Bethânia e Berardinelli são as únicas responsáveis por esta reapresentação, através de leituras dramáticas de poemas e fragmentos de Fernando Pessoa e, claro, dos heterônimos dele: Alberto Caeiro, Álvaro de Campos e Ricardo Reis. É um filme encantado, leve e que nos mostra um Pessoa cada vez mais vivo na literatura. A tarefa de dissecar o poeta fica a cargo da professora Berardinelli, que explica, com muita simplicidade e elegância, as intenções do autor, as angústias e o processo de criação dos outros poetas dentro dele. Para Bethânia, resta a função de tornar a obra ainda mais grandiosa, seja pela interpretação dos versos ou pela voz marcante que eternizou os álbuns ao vivo da discografia da cantora.

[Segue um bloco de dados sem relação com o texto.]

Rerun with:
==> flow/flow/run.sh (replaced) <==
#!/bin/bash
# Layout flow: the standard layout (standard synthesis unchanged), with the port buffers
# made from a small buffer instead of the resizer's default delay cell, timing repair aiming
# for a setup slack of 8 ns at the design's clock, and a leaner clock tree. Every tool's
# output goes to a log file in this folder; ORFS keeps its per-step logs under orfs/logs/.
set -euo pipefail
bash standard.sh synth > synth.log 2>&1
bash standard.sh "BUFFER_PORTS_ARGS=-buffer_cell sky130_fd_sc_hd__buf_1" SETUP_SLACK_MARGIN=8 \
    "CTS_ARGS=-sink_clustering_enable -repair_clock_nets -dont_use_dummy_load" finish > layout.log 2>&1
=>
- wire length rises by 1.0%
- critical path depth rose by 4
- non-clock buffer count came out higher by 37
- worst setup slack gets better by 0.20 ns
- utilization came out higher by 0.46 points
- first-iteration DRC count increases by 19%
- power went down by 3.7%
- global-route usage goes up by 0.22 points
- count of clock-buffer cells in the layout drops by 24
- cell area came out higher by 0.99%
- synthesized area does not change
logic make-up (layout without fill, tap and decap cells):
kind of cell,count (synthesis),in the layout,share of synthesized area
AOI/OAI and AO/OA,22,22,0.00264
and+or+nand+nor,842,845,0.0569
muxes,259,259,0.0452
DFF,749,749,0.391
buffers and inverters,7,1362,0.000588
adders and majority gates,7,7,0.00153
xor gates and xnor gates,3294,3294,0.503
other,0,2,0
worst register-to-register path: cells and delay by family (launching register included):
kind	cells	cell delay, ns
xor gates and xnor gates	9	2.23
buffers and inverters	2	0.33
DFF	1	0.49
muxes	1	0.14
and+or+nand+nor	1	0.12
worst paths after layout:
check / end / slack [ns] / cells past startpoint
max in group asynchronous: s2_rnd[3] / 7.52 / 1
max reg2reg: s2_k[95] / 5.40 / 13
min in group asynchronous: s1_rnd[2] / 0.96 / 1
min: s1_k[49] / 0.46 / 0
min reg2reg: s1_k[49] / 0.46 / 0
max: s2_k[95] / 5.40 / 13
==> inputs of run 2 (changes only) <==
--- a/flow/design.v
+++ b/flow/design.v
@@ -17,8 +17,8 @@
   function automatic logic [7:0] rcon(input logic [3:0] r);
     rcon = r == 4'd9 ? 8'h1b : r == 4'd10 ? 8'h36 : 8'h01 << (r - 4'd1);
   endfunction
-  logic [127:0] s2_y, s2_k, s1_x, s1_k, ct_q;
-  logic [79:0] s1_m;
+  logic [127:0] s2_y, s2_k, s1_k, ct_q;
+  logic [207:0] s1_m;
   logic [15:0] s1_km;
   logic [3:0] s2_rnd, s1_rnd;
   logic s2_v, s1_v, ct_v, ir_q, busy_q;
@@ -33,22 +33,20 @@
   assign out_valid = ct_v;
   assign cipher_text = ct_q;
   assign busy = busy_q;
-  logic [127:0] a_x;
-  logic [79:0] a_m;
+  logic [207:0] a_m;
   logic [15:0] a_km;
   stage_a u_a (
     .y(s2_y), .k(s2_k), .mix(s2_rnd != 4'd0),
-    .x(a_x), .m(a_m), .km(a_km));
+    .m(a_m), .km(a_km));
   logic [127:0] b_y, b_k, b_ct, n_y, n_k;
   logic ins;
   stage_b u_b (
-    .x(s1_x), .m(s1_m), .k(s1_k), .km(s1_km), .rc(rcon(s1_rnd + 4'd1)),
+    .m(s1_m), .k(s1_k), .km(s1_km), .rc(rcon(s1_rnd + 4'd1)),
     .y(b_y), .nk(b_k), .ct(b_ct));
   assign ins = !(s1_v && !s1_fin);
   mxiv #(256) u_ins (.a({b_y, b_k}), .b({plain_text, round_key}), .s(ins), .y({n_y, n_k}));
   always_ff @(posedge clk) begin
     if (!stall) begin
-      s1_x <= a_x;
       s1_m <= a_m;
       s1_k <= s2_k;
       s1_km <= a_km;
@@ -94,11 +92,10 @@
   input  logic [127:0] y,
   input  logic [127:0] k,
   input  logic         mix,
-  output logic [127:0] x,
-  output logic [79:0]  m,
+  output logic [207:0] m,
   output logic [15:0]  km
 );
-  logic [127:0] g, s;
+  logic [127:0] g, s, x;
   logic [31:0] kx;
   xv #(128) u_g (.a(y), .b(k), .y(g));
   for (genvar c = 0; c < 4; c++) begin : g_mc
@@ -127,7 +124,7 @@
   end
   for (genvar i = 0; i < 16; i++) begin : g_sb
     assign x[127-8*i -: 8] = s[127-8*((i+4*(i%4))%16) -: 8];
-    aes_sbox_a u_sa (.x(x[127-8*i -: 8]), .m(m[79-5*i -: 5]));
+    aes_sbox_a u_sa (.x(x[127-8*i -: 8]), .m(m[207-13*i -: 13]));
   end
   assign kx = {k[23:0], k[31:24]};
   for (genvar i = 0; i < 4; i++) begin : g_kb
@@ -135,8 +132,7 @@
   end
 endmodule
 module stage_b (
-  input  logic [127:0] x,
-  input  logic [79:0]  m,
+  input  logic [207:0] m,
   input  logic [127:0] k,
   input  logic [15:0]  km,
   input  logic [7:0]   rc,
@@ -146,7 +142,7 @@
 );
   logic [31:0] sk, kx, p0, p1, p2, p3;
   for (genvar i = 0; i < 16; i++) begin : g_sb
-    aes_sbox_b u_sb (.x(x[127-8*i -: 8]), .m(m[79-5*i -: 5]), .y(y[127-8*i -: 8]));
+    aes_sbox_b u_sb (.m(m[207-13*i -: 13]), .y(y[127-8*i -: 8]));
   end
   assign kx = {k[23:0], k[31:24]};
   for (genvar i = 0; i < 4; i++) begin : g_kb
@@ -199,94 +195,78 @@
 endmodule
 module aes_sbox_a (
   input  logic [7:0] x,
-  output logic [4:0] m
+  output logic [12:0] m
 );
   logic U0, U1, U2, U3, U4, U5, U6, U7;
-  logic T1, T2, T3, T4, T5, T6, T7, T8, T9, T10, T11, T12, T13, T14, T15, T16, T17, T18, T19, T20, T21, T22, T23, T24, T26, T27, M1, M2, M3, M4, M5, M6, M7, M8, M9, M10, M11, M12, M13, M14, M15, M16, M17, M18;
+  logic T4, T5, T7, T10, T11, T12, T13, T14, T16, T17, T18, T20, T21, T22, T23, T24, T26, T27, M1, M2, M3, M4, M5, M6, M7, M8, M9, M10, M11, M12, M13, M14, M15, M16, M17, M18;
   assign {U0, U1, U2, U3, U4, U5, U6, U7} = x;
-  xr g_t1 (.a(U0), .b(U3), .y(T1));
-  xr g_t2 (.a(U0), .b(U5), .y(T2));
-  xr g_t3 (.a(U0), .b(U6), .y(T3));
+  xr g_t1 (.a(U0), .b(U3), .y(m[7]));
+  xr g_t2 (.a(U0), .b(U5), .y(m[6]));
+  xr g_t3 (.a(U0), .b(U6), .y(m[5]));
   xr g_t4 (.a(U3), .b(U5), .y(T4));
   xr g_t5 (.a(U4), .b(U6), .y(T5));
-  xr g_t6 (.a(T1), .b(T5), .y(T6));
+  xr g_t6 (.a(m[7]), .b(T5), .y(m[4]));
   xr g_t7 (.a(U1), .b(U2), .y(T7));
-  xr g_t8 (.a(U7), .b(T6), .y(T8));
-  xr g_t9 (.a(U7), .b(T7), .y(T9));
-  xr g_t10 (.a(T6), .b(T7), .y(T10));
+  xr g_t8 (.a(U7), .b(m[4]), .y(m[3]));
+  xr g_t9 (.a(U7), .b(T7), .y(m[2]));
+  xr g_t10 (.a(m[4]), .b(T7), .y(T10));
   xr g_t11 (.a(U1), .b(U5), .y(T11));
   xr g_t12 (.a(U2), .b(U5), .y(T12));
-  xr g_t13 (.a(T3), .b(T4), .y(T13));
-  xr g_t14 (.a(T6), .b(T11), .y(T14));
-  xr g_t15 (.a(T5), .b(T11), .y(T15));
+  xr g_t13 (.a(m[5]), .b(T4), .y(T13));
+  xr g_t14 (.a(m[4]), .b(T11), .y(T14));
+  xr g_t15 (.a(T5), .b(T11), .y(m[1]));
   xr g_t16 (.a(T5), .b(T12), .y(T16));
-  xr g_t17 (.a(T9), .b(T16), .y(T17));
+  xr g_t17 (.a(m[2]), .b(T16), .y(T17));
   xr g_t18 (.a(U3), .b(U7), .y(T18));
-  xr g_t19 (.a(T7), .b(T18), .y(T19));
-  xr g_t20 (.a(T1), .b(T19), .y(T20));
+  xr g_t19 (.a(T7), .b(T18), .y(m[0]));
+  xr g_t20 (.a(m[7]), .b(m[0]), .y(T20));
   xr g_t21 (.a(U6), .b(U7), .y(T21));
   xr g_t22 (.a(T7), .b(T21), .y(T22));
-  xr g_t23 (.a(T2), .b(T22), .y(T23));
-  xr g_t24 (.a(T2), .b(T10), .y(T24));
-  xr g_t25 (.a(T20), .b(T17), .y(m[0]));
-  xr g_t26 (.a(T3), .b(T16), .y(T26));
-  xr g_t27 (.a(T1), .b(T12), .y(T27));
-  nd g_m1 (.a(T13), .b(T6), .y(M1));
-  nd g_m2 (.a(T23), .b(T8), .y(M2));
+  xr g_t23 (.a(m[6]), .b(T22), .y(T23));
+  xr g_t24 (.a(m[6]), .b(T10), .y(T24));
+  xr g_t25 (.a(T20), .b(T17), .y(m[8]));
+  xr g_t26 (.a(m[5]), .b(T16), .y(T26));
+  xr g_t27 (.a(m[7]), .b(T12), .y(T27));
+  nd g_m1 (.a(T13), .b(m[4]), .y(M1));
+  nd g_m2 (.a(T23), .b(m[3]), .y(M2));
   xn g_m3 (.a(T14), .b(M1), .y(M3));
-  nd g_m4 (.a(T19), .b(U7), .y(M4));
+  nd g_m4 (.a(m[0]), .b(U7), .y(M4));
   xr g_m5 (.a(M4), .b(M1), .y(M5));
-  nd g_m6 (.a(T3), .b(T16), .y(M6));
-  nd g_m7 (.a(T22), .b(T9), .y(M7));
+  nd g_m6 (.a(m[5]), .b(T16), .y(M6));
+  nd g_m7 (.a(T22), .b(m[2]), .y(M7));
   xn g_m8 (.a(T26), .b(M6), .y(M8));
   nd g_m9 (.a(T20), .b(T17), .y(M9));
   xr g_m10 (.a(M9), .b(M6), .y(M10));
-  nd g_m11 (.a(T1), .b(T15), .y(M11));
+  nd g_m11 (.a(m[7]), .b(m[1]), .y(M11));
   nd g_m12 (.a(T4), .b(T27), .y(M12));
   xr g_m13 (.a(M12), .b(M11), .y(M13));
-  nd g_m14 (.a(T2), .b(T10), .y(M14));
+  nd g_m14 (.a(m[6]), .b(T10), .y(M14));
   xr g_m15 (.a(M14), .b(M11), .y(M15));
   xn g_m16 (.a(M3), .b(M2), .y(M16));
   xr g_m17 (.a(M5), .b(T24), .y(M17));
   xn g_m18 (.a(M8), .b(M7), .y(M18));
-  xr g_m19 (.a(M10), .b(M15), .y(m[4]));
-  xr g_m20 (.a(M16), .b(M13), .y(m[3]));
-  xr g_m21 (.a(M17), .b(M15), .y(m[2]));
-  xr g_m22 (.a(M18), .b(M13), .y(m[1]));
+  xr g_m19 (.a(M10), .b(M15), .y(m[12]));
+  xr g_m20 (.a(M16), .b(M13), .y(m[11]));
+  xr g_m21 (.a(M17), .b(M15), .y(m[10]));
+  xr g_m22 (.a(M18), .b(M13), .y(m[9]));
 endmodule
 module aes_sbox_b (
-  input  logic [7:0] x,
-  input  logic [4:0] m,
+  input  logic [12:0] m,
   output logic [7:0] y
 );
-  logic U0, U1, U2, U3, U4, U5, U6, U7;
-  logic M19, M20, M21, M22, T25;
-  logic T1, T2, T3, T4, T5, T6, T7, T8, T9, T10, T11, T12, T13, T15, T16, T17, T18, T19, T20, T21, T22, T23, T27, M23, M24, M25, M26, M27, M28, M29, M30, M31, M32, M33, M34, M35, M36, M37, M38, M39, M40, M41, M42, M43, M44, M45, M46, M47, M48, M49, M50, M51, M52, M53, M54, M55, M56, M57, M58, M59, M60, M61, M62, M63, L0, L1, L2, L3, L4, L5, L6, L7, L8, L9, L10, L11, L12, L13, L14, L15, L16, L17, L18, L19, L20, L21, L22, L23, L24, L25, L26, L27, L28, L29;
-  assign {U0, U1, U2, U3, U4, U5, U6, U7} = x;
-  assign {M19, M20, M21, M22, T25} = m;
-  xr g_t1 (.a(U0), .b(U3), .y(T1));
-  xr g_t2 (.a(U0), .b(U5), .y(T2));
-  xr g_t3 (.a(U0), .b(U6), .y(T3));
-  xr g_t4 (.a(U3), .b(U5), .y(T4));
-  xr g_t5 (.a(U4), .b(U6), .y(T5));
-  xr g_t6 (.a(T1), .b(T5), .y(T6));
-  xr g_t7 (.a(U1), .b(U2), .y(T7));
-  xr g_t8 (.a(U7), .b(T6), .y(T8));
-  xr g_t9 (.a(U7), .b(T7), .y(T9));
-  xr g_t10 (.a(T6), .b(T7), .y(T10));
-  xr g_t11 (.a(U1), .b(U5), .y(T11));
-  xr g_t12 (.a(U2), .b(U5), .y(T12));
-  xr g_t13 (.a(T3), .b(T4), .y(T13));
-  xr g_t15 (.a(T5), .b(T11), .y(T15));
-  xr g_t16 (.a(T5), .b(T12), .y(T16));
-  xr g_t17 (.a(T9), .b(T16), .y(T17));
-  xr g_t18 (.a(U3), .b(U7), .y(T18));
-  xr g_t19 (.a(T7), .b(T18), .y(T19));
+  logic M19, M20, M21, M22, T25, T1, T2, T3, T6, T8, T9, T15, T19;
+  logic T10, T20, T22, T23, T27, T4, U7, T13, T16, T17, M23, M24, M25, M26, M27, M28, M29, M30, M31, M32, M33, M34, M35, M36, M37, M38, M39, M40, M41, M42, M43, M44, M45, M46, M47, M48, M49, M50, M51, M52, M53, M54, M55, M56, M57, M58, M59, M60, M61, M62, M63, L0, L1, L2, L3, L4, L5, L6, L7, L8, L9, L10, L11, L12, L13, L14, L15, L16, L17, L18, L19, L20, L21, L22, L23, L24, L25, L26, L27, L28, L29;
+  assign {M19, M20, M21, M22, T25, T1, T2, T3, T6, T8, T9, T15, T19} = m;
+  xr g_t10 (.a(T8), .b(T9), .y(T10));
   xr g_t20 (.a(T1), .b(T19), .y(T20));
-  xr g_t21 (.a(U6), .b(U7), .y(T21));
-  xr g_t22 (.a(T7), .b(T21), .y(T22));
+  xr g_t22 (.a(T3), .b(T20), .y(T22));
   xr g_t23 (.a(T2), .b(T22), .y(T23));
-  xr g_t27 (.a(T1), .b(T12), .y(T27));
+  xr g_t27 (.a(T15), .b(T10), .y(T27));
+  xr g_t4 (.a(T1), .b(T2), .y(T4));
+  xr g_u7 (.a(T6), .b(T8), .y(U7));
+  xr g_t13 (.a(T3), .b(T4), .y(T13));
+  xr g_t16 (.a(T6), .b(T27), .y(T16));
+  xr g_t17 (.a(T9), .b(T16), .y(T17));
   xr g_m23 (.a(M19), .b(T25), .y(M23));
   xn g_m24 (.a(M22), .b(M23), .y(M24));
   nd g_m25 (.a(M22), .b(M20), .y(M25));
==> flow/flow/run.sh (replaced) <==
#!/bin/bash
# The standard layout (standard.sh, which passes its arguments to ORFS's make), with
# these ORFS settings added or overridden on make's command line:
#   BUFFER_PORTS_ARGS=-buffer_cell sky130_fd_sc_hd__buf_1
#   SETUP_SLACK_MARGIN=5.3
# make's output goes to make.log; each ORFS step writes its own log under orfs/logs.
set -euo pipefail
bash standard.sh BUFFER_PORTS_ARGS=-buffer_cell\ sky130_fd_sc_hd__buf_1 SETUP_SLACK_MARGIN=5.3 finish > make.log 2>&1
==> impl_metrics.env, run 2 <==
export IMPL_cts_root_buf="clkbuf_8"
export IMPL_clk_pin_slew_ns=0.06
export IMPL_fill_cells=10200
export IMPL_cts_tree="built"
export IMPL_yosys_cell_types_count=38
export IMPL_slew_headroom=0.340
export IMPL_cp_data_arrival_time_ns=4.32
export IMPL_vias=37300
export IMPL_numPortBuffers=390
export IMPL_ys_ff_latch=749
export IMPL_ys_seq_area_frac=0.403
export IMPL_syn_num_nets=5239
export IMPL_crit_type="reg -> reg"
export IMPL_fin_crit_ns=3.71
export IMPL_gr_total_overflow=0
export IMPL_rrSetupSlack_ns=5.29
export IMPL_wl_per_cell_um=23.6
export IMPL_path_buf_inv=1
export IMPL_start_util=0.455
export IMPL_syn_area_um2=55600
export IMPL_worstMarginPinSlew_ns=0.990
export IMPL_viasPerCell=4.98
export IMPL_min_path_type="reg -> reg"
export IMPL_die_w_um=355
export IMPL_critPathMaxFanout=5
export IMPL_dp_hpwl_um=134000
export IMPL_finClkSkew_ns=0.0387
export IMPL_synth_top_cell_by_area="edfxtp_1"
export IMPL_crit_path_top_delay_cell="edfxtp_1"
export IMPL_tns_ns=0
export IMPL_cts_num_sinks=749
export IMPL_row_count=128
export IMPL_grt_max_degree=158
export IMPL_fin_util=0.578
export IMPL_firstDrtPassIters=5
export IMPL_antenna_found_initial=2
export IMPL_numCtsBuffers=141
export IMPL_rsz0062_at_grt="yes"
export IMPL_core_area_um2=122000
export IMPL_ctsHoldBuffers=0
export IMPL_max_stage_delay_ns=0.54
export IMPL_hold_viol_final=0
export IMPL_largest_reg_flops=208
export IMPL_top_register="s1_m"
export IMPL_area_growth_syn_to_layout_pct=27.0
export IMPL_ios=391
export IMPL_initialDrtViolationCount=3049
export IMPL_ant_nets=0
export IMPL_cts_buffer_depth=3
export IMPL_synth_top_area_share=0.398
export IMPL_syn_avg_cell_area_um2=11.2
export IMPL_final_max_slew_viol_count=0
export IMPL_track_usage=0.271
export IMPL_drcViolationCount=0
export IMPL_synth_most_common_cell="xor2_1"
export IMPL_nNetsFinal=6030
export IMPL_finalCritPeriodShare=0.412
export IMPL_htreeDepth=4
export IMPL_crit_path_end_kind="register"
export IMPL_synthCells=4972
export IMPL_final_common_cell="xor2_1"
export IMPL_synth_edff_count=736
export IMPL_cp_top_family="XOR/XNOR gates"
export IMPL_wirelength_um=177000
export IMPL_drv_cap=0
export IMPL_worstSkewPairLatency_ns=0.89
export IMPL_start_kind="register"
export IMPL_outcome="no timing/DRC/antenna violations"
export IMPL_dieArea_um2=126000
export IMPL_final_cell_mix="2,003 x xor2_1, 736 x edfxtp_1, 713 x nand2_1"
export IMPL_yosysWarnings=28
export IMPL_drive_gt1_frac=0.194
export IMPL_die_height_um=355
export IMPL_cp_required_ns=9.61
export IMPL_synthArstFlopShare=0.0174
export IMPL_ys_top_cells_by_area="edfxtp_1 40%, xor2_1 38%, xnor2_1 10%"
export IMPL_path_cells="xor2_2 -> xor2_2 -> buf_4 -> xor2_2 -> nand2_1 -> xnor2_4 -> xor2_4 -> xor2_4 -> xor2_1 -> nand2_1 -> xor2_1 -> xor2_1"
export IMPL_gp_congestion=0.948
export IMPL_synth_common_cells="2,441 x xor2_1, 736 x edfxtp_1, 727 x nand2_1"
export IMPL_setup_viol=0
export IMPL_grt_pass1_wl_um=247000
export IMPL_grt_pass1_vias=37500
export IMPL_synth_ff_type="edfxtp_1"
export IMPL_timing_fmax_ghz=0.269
From an optimization exercise on the open Yosys and OpenROAD flow, aimed at small area, a short achievable clock period and few clock cycles per item; shortcuts taken in it are not production practice.
Only simulation tests tie the RTL to the original design; equivalence was not proved.

### design/flow/config.mk
export PLATFORM = sky130hd
export DESIGN_NAME = des_pipeline
export DESIGN_NICKNAME = des_pipeline
export VERILOG_FILES = /design/flow/design.v
export SDC_FILE = /design/flow/constraint.sdc
export NUM_CORES = 4
export LEC_CHECK = 0
export CAP_MARGIN = 20
export CORE_MARGIN = 2
export CORE_UTILIZATION = 40
export SLEW_MARGIN = 20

As leituras, gravadas em estúdio, são entremeadas por conversas informais entre as duas personagens, o que dá, ao filme, um ritmo agradável. Quase não vemos os 62 minutos passarem nas imagens em branco e preto e nas interpretações memoráveis de clássicos do autor, como “Autopsicografia”, “O Guardador de Rebanhos”, “Aniversário” e “Poema em Linha Reta”. Sem contar as divertidas correções que Berardinelli faz à leitura de Bethânia. Quem assistir ao filme, por exemplo, jamais vai esquecer a pronúncia da palavra “saüdade”, imposta pela professora com o intuito de respeitar a métrica do poema e resgatar a beleza do trema.
O documentário é mais do que uma releitura da obra deste imenso poeta português e também ultrapassa a mera contemplação da beleza dramática e musical de Maria Bethânia. “(o vento lá fora)” é, antes de tudo, a homenagem delicada a uma mulher que dedicou a vida ao entendimento e estudo de Fernando Pessoa. Aos 98 anos, Cleonice Berardinelli nos dá uma lição de vivacidade e poesia. A professora nos faz entender que a arte literária não precisa ser, necessariamente, hermética e obscura, mas que ela pode ser simples e, ao mesmo tempo, profunda.